Ekonom Center of Economic and Law Studies (Celios) Bhima Yudhistira Adhinegara mengungkapkan potensi kerugian ekonomi akibat minuman beralkohol (minol) mencapai Rp256 triliun per tahun. Angka ini berdasarkan studi oleh Dokter Montarat Thavorncharoensap pada 2009 lalu.

Hasil studi menjelaskan bahwa 20 riset di 12 negara menyebutkan beban ekonomi dari minol adalah 0,45 persen hingga 5,44 persen dari Produk Domestik Bruto (PDB). Sementara, Bhima mengambil perhitungan potensi kerugian ekonomi akibat minol dari AS dalam studi itu, yakni 1,66 persen dari PDB.

“Kenapa AS? Sebagai perbandingan negara G20, dikalikan PDB Indonesia pada 2020 Rp15.434 triliun, maka hasilnya adalah kerugian ekonomi setara Indonesia Rp256 triliun dari minol,” ujarnya dalam Rapat Dengar Pendapat Umum dengan Badan Legislasi DPR RI terkait penyusunan RUU Larangan Minuman Beralkohol, Rabu (14/7).

Sedangkan, jika mengambil potensi kerugian paling kecil dalam studi itu, yakni 0,45 persen dari PDB, atau setara Rp69,4 triliun pada 2020.

Angka itu masih lebih besar dari potensi penerimaan negara dari cukai per tahunnya. Dengan demikian, ia menilai rencana pelarangan minol ini bisa menekan kerugian ekonomi dibandingkan manfaat yang didapatkan.

“Tetap bagaimana pun mau ambil batasan yang paling bawah ataupun batasan tengah, maka tingkat kerugian lebih tinggi dibandingkan pendapatan negara dari sisi cukai Rp7,14 triliun per tahunnya,” ujarnya.

Ia menuturkan kerugian ekonomi akibat minol berasal dari berbagai penyebab. Meliputi, peningkatan biaya kesehatan yang berujung beban bagi BPJS Kesehatan.

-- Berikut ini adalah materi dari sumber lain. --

==> config.mk <==
export PLATFORM = sky130hd
export DESIGN_NAME = spi_flash_engine
export DESIGN_NICKNAME = d
export VERILOG_FILES = /design/src/rtl/spi_flash_engine.sv
export SDC_FILE = /design/constraint.sdc
export NUM_CORES = 1
export LEC_CHECK = 0
export BUFFER_PORTS_ARGS = -buffer_cell sky130_fd_sc_hd__buf_2
export CORE_UTILIZATION = 35
export DETAILED_ROUTE_END_ITERATION = 8
export GPL_TIMING_DRIVEN = 1
export MAX_ROUTING_LAYER = met4
export PLACE_DENSITY = 0.63
export SKIP_LAST_GASP = 1
export SLEW_MARGIN = 40
export SYNTH_ARGS = -nofsm -noshare
export SYNTH_HDL_FRONTEND = slang
export SYNTH_SLANG_ARGS = --single-unit
export TNS_END_PERCENT = 1
==> constraint.sdc <==
create_clock -name clock -period 6.1 [get_ports clock]
set_input_delay 0.915 -clock clock [delete_from_list [all_inputs] [get_ports clock]]
set_output_delay 0.915 -clock clock [all_outputs]
set_load 0.005 [all_outputs]
==> src/rtl/spi_flash_engine.sv <==
// Single-lane SPI mode-0 flash transaction engine: write words, optional dummy words, then read words.
// One bus word costs 1 load tick + 2*DSIZE shift ticks; wr_vld gaps and rd_ready backpressure stall SCLK with CS held low.
`timescale 1ns/1ps
module spi_flash_engine #(
  parameter int DSIZE       = 8,
  parameter int CSIZE       = 3,
  parameter int DUMMY_BYTES = 1
) (
  input  logic             clock,
  input  logic             clk_en,
  input  logic             rst,
  input  logic             request,
  input  logic [CSIZE-1:0] req_cmd,
  input  logic [23:0]      req_len,
  input  logic [23:0]      req_wr_len,
  output logic             busy,
  output logic             finish,
  input  logic             wr_vld,
  input  logic [DSIZE-1:0] wr_data,
  output logic             wr_ready,
  input  logic             wr_last,
  input  logic             rd_ready,
  output logic             rd_vld,
  output logic [DSIZE-1:0] rd_data,
  output logic             rd_last,
  output logic             spi_cs_n,
  output logic             spi_sclk,
  output logic             spi_mosi,
  input  logic             spi_miso
);

  localparam int BW  = $clog2(2 * DSIZE);
  localparam int DMW = (DUMMY_BYTES < 1) ? 1 : $clog2(DUMMY_BYTES + 1);
  localparam logic [BW-1:0]  BIT_LAST  = BW'(2 * DSIZE - 1);
  localparam logic [DMW-1:0] DUMMY_CNT = DMW'(DUMMY_BYTES);

  typedef enum logic [2:0] {
    IDLE,
    SETUP,
    LOAD,
    SHIFT,
    PUSH,
    HOLD,
    DONE
  } state_t;

  state_t           state;
  logic [23:0]      wr_rem;
  logic [23:0]      rd_rem;
  logic [DMW-1:0]   dm_rem;
  logic [BW-1:0]    bit_cnt;
  logic [DSIZE-1:0] shreg;
  logic             cur_rd;

  logic [23:0] wr_min;
  logic        more_words;
  logic        unused_inputs;

  assign wr_min        = (req_wr_len < req_len) ? req_wr_len : req_len;
  assign more_words    = (wr_rem != '0) || (dm_rem != '0) || (rd_rem != '0);
  assign unused_inputs = ^{wr_last, req_cmd[CSIZE-1:1]};

  always_ff @(posedge clock) begin
    if (rst) begin
      state    <= IDLE;
      busy     <= 1'b0;
      finish   <= 1'b0;
      wr_ready <= 1'b0;
      rd_vld   <= 1'b0;
      rd_data  <= '0;
      rd_last  <= 1'b0;
      spi_cs_n <= 1'b1;
      spi_sclk <= 1'b0;
      spi_mosi <= 1'b0;
      wr_rem   <= '0;
      rd_rem   <= '0;
      dm_rem   <= '0;
      bit_cnt  <= '0;
      shreg    <= '0;
      cur_rd   <= 1'b0;
    end else if (clk_en) begin
      case (state)
        IDLE: begin
          finish <= 1'b0;
          if (request) begin
            busy   <= 1'b1;
            wr_rem <= wr_min;
            rd_rem <= req_len - wr_min;
            dm_rem <= req_cmd[0] ? DUMMY_CNT : '0;
            state  <= (req_len == '0) ? DONE : SETUP;
          end
        end
        SETUP: begin
          spi_cs_n <= 1'b0;
          wr_ready <= (wr_rem != '0);
          state    <= LOAD;
        end
        LOAD: begin
          if (wr_rem != '0) begin
            if (wr_vld && wr_ready) begin
              shreg    <= wr_data;
              spi_mosi <= wr_data[DSIZE-1];
              wr_ready <= 1'b0;
              wr_rem   <= wr_rem - 24'd1;
              cur_rd   <= 1'b0;
              bit_cnt  <= '0;
              state    <= SHIFT;
            end
          end else begin
            // dummy and read words drive MOSI low for the whole word
            shreg    <= '0;
            spi_mosi <= 1'b0;
            bit_cnt  <= '0;
            state    <= SHIFT;
            if (dm_rem != '0) begin
              dm_rem <= dm_rem - DMW'(1);
              cur_rd <= 1'b0;
            end else begin
              rd_rem <= rd_rem - 24'd1;
              cur_rd <= 1'b1;
            end
          end
        end
        SHIFT: begin
          bit_cnt <= bit_cnt + BW'(1);
          if (!bit_cnt[0]) begin
            spi_sclk <= 1'b1;
            shreg    <= {shreg[DSIZE-2:0], spi_miso};
          end else begin
            spi_sclk <= 1'b0;
            if (bit_cnt != BIT_LAST) begin
              spi_mosi <= shreg[DSIZE-1];
            end else if (cur_rd) begin
              rd_vld  <= 1'b1;
              rd_data <= shreg;
              rd_last <= (rd_rem == '0);
              state   <= PUSH;
            end else if (more_words) begin
              wr_ready <= (wr_rem != '0);
              state    <= LOAD;
            end else begin
              state <= HOLD;
            end
          end
        end
        PUSH: begin
          if (rd_ready) begin
            rd_vld  <= 1'b0;
            rd_last <= 1'b0;
            state   <= (rd_rem != '0) ? LOAD : HOLD;
          end
        end
        HOLD: begin
          spi_cs_n <= 1'b1;
          state    <= DONE;
        end
        DONE: begin
          busy   <= 1'b0;
          finish <= 1'b1;
          state  <= IDLE;
        end
        default: state <= IDLE;
      endcase
    end
  end

endmodule
==> results.md <==
- Drt pass-1 iters: 5
- Commonest non-fill, non-tap cells in the layout: nand2_1 (123), a21oi_1 (121), nor2_1 (101)
- Worst Hold End: rd_data[7]
- WL final: 20.97 mm
- Synth warn: 0
- Crit path kind: in -> reg
- Total die area: 19,940 um^2
- Area Overhead vs Synth: 14.96%
- DR vias/cell: 5.643
- 1st-iter DRT viols: 540
- Clk slew on worst S/H paths: 70 ps
- Crit path max fanout: 4
- Seq cells post-synth: 81
- Mapped Cells: 982
- Setup Fix Bufs, Post-CTS: 0
- Largest area contributor in the netlist: dfxtp_1
- Leak: 3.042 nW
- Synth Flop Type: dfxtp_1
- Mean Syn Cell Area: 6.906 um^2
- Clock power frac: 0.333
- FF/Latch Area: 1622 um^2
- Die span in x: 141.2 um
- Tmin final: 5299 ps
- Worst-margin pin slew: 822.9 ps
- Diodes inserted: 0
- Placed cell area: 7453 um^2
- Net Count, Synth: 1,086
- GP Congestion: 0.9219
- Pwr dens: 239.7 nW/um^2
- Antenna Violating Nets Remaining: 0
- Total congestion overflow: 0
- I/O pin total: 83
- Fmax: 0.1887 GHz
- Final-report max-slew violation count: 0
- Net switching power: 0.6971 mW
- Final setup viols: 0
- Share of layout cells above drive strength 1: 0.1284
- Hold Path Class: reg -> reg
- WP data required: 6350 ps
- Max-Cap Viols: 0
- Arrival time of the worst setup path: 5550 ps
- Post-Syn Area: 6782 um^2
- FILL cells: 1,971
- # DRC: 0
- Max Clock Skew: 7.238 ps
- Number of synthesized flops with an enable pin: 0
- Number of global-route vias before repair: 6,911
- Maximum VDD drop: 0.0001532 V
- Net Sw Frac: 0.3730
- Status: complete, no violations
- Final hold vios: 0
- Port Buffer Count: 79
- RR Endpoint: rd_rem[23]
- Standard-cell row count: 50
- Non-Filler Instances: 1,304
- All-Layer GR Usage: 0.2259
- Critical Path Start Type: input pin
- Final Hold Slack: 446.8 ps
- Clock buffer count from CTS: 9
- First-pass GRT wire length: 34.89 mm
- Headroom to the max-slew limit: 0.4463
- Clock Tree Buf Depth: 2
- Distinct cells, synth: 73
- Post-layout nets: 1,143
- Total negative slack: 0 ps
- Wire per inst: 16.08 um
- CP Capture Type: flop
- Sequential cell area fraction in the yosys report: 0.2391
- Combinational share of power: 0.345
- Period utilization: 0.8686
- Seq pwr share: 0.322
- Flop-to-flop setup slack: 2730 ps
- Worst R2R Path Depth: 9
- # hold bufs at CTS: 0
- Starting Density: 0.3601
- Die Ht: 141.2 um
- Area of the multi-input gates: 4847 um^2
- Most common cell after layout, fill and taps aside: nand2_1
- Via count: 7,358
- Min-Delay Startpoint: rd_data[7]
- CORE AREA: 18,830 um^2
- CTS Root Cell: clkbuf_16
- FFs w/ async S/R, synth: 0
- Fin area: 7796 um^2
- Initial antenna violation count: 0
- Internal: 1.172 mW
- Post-cts resize count: 0
- Worst R2R Start: wr_rem[2]
- Clock sink count: 81
- CTS tree: done
- Hold-critical path depth: 2
- Unrepaired setup endpoints after global routing: false
- H-tree depth: 3
- Top cell type's share of synthesized area: 0.2391
- Synth area leaders: dfxtp_1 (24%), a21oi_1 (8.9%), nand2_1 (6.9%)
- Worst skew pair latency: 360 ps
- DP Wirelength: 15.66 mm
- DP Cell Count: 1,287
- Largest net degree at the start of global routing: 67
-- cells in the mapped netlist, types with 5 or more instances --
cell type	count
a31oi_1	14
nand2_1	125
a21oi_1	121
nand4_1	10
or3_1	14
nor4_1	19
nor2_1	105
inv_1	42
clkbuf_1	46
a22oi_1	17
maj3_1	6
nor2b_1	14
dfxtp_1	81
nand3_1	26
a32oi_1	8
o22ai_1	7
and2_1	5
nor3_1	43
a211o_1	5
xor2_1	12
o211ai_1	18
a21o_1	10
o21ai_0	69
xnor2_1	13
ha_1	36
a211oi_1	21
nand2b_1	15
-- critical path, cell delays in order --
cell       delay [ps]
buf_2             110
inv_1              60
ha_1              290
nand4_1           170
or4_1             690
nand2b_1          240
and2_0            240
a21oi_1           170
a21oi_1            80
ha_1              350
a21oi_1           250
a21oi_1           120
o311ai_0          330
buf_4             190
a211oi_1           80
or3_1             350
o2111ai_1         280
a31oi_1           140
xnor2_1           170
o41ai_1           330
-- per-stage QoR --
step	util	power (mW)	worst slack, ps
2_1_floorplan	-	1.055	312.6
3_3_place_gp	0.3952	1.240	489.6
5_1_grt	0.4140	1.987	345.3
4_1_cts	0.4134	1.880	802.3
6_report	0.4140	1.869	801.4
3_5_place_dp	0.3958	1.246	447.8
-- sequential cells by signal, summed over array words and instances, names as in the netlist --
register / count
rd_last: 1
wr_rem: 24
spi_cs_n: 1
shreg: 8
dm_rem: 1
spi_mosi: 1
rd_data: 8
rd_rem: 24
busy: 1
rd_vld: 1
spi_sclk: 1
bit_cnt: 4
cur_rd: 1
finish: 1
wr_ready: 1
state: 3
-- how the worst max path moves through the flow --
stage                      startpoint          to
final                     req_len[23]  rd_rem[23]
after floorplan           req_len[23]  rd_rem[20]
after global routing      req_len[23]  rd_rem[20]
after CTS                 req_len[23]  rd_rem[23]
after global placement    req_len[23]  rd_rem[20]
after detailed placement  req_len[23]  rd_rem[23]
-- area by class of cell --
class / count / area share
Clock buffer: 9 / 0.02889
Multi-Input combinational cell: 810 / 0.6217
Sequential cell: 81 / 0.2080
Inverter: 42 / 0.02022
Tap cell: 260 / 0.04173
Clock inverter: 7 / 0.01364
Timing Repair Buffer: 95 / 0.06580
-- power by group through the flow --
stage	combinational (mW)	sequential, mW	clock [mW]
6_report	0.645	0.602	0.622
5_1_grt	0.720	0.609	0.659
4_1_cts	0.637	0.601	0.643
3_5_place_dp	0.633	0.613	0
3_3_place_gp	0.628	0.612	0
2_1_floorplan	0.453	0.601	0
-- kinds of logic (layout without fill, tap and decap cells) --
kind of cell	after synthesis	in the layout	share of synthesized area
muxes	2	2	0.002952
and+or+nand+nor	405	405	0.2884
buffers and inverters	91	153	0.05055
DFF	81	81	0.2391
adders and majority gates	43	43	0.07823
AOI/OAI and AO/OA	335	335	0.3085
xor gates and xnor gates	25	25	0.03229
-- metal layers --
metal  wire [um]  track usage
met1        9881       0.2920
met2        9401       0.3523
met3        1147      0.03635
met4         541      0.08581
met5           0            -
No activity file was read; power rests on OpenSTA's default activity.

Lalu, biaya penelitian untuk mitigasi risiko negatif alkohol, biaya kriminalitas dan penegakan hukum, biaya kerusakan properti karena pengaruh kekerasan akibat minol, biaya administrasi pemungutan cukai, biaya jaminan sosial, dan sebagainya.

Sedangkan, dampak tidak langsung terhadap biaya ekonomi contohnya kematian bayi prematur, penurunan produktivitas masyarakat, dan risiko kehilangan pekerjaan atau pensiun dini karena sakit yang diakibatkan oleh konsumsi minol.

“Jadi, bukan hanya dampak langsung pada kriminalitas tapi korban kekerasan akibat pengaruh minol ini juga dihitung sebagai kerugian ekonomi,” tuturnya.

Dalam kesempatan yang sama, Ketua Umum Gerakan Nasional Anti-Miras (Genam) Fahira Idris juga mengungkapkan studi lain yang berisi kerugian negara ekonomi akibat minol. Misalnya, kerugian di AS mencapai US$249 miliar per tahun.

Kerugian disebabkan oleh anggaran pelayanan kesehatan warga akibat penyakit yang dipicu minol dan kecelakan lalu lintas akibat pengaruh minol.

Kemudian, kerugian ekonomi di Belgia mencapai 906,1 juta euro yang berasal dari biaya perawatan warga akibat penyakit dan berbagai kejadian akibat minol.

“Di Indonesia minol ini masih bisa dibeli siapa saja, dimana saja, dan kapan saja selama punya uang termasuk remaja. Artinya, monitoring dan penegakan hukum terhadap produksi, distribusi, dan konsumsi minol perlu ditingkatkan,” tandasnya.